▶ _The task_:
Take every line from the listing below that contains "part".

▶ _Data for this task_:

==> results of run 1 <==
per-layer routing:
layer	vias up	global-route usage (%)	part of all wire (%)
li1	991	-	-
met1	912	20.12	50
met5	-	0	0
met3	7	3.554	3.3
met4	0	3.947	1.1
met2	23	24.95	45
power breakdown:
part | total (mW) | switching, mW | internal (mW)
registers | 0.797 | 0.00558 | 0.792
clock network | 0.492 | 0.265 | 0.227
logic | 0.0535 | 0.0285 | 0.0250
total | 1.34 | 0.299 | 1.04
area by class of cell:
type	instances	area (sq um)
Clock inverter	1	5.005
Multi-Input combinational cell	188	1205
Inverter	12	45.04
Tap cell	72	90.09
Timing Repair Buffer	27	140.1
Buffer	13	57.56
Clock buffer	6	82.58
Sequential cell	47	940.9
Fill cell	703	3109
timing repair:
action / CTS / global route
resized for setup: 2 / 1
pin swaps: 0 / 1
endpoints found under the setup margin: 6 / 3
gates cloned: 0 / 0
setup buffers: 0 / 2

...

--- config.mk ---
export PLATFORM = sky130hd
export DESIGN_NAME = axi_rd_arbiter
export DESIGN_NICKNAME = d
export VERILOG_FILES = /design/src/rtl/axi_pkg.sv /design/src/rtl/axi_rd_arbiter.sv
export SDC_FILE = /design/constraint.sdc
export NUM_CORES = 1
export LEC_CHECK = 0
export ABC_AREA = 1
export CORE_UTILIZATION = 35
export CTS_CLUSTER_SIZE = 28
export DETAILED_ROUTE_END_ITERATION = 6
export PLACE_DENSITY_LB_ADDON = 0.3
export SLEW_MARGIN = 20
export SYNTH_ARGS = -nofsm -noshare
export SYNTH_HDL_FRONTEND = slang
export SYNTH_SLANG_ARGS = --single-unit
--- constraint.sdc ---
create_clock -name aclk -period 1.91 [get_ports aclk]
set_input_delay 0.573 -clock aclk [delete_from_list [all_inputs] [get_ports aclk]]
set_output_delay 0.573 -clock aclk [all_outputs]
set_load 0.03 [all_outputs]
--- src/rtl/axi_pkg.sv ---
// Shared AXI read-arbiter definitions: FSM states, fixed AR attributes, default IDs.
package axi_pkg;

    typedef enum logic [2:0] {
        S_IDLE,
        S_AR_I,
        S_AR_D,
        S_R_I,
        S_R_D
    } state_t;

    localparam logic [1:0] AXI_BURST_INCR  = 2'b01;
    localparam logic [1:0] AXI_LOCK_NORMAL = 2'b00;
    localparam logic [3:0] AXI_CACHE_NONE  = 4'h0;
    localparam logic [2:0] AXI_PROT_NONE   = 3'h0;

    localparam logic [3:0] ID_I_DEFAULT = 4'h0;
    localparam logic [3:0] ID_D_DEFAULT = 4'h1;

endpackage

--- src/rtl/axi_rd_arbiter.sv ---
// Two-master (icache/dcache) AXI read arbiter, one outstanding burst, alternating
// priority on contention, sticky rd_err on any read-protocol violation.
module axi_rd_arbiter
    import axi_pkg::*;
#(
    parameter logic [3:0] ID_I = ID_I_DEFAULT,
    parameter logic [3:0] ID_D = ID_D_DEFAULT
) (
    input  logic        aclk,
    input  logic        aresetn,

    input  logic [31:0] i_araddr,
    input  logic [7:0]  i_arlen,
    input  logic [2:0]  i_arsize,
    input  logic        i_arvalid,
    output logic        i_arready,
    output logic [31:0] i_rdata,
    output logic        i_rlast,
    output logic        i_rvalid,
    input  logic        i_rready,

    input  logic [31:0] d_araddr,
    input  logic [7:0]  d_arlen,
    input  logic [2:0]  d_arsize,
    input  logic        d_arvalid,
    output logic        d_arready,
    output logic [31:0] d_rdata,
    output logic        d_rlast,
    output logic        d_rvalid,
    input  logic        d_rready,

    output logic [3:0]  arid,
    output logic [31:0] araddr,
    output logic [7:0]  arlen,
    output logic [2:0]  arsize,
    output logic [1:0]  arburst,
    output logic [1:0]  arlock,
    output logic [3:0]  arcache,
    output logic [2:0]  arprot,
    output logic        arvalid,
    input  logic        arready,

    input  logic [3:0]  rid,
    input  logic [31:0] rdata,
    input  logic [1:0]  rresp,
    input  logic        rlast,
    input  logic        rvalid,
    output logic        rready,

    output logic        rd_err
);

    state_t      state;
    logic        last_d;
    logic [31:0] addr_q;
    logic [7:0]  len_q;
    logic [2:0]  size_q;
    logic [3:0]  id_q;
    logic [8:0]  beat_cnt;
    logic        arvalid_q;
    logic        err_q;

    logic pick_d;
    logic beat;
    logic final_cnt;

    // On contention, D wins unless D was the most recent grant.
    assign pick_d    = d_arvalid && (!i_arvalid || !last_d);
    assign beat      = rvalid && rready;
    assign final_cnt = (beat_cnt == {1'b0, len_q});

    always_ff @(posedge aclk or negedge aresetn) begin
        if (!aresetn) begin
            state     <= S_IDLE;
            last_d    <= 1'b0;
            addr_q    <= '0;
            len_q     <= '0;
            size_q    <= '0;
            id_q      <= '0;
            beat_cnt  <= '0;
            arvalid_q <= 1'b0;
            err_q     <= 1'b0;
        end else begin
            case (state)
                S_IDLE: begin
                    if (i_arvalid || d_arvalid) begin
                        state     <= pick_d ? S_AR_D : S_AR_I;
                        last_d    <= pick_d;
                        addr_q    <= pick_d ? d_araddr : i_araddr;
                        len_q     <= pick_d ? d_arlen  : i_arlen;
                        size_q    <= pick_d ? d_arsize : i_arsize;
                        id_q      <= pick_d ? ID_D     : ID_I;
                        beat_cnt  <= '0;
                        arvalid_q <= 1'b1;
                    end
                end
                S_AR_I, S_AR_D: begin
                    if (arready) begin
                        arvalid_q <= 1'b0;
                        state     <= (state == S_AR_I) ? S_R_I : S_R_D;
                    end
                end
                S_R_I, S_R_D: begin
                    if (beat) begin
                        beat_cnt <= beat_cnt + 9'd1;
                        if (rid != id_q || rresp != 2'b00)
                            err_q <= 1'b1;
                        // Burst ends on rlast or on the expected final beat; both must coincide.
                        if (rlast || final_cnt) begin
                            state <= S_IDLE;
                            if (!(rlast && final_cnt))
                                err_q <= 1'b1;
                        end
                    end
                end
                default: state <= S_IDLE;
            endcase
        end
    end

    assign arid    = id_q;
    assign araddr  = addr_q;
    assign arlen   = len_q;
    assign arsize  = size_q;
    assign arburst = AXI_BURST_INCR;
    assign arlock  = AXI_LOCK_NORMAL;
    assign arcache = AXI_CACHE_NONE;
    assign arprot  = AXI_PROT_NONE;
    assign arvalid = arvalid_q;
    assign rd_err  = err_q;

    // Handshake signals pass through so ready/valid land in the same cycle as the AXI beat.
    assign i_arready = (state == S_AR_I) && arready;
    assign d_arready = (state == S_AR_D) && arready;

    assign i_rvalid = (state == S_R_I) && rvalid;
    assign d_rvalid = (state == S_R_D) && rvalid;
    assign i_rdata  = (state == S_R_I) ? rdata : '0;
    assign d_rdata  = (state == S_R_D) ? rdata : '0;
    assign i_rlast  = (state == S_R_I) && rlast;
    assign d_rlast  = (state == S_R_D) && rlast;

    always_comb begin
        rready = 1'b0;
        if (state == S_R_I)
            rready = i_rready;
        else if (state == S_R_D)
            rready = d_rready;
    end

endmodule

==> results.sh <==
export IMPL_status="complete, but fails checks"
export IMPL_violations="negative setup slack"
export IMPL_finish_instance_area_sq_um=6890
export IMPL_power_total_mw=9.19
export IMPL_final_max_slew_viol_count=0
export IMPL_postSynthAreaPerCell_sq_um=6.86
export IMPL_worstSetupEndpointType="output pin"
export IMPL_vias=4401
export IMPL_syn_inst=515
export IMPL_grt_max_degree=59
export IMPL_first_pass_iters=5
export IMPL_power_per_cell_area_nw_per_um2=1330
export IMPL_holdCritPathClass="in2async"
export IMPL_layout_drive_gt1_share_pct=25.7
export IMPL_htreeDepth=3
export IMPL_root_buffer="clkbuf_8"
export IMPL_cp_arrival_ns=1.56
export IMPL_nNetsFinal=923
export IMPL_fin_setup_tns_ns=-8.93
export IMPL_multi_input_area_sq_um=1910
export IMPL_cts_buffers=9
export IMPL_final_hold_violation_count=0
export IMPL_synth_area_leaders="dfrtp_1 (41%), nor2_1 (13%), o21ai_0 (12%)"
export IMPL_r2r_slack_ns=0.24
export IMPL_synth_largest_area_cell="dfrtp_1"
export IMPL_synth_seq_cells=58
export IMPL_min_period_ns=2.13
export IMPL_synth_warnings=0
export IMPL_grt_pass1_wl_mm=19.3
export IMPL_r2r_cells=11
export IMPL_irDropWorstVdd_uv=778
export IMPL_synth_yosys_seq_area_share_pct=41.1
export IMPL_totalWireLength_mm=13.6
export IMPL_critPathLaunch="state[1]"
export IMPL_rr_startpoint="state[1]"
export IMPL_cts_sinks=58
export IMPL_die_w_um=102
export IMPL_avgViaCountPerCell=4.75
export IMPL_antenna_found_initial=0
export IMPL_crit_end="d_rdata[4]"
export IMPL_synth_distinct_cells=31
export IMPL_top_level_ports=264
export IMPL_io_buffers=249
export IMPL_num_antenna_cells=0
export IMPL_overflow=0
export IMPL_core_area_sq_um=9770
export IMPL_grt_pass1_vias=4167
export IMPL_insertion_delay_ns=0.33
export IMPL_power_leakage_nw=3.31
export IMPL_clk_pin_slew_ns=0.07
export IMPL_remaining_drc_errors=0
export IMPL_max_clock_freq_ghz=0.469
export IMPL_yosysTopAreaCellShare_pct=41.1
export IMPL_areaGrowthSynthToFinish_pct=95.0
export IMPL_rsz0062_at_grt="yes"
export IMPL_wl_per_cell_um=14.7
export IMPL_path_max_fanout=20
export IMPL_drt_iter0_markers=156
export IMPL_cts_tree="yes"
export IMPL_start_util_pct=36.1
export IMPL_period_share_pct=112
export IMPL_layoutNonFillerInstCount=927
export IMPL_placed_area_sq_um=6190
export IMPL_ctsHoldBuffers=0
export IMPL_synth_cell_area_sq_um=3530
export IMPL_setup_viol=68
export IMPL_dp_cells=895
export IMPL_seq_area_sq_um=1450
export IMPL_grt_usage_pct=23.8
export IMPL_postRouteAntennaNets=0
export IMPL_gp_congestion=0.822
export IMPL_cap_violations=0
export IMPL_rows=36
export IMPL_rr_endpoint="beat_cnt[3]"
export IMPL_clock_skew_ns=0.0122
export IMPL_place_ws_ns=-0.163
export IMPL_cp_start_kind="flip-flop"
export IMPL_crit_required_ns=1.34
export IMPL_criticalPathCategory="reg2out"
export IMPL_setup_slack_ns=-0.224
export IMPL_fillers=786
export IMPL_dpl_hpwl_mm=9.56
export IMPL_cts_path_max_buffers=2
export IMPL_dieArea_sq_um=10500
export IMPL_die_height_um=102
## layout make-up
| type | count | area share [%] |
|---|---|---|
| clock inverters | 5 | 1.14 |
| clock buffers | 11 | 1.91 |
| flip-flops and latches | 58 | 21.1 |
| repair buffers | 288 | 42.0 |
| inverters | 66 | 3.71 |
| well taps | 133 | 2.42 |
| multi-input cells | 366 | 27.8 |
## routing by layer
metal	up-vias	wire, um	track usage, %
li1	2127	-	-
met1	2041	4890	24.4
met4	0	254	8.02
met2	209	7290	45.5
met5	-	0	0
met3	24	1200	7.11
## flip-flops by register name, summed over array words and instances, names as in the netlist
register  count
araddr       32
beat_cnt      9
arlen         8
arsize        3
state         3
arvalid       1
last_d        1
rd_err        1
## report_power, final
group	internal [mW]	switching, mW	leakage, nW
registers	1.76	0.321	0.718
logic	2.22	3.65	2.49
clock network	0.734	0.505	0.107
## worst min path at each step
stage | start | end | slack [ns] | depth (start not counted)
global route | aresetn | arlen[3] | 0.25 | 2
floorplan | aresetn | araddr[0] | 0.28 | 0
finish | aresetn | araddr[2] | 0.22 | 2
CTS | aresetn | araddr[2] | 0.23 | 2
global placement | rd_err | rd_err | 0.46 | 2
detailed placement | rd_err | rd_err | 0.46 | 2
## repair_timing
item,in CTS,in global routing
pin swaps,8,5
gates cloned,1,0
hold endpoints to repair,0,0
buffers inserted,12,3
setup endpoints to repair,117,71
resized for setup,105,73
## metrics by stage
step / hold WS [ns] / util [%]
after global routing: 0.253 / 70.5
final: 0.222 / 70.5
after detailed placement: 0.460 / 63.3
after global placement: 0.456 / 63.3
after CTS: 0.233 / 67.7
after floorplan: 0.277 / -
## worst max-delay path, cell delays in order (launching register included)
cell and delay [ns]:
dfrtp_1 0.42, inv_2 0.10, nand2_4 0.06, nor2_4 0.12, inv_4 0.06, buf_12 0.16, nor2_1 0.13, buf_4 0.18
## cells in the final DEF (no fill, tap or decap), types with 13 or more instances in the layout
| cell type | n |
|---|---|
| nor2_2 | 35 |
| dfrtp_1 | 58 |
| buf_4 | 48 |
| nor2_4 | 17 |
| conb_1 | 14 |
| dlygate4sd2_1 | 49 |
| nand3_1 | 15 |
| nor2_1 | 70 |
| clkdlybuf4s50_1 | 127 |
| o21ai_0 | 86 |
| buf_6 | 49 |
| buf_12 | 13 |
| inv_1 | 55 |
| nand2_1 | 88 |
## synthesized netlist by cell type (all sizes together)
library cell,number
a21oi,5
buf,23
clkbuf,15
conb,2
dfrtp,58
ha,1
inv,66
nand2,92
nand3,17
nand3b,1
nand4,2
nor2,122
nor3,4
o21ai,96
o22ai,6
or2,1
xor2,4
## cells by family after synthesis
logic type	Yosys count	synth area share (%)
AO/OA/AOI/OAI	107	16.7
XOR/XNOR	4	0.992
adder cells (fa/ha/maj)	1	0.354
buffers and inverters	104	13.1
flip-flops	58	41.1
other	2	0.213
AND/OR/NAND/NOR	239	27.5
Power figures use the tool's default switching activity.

▶ _Response to this task_:
layer	vias up	global-route usage (%)	part of all wire (%)
part | total (mW) | switching, mW | internal (mW)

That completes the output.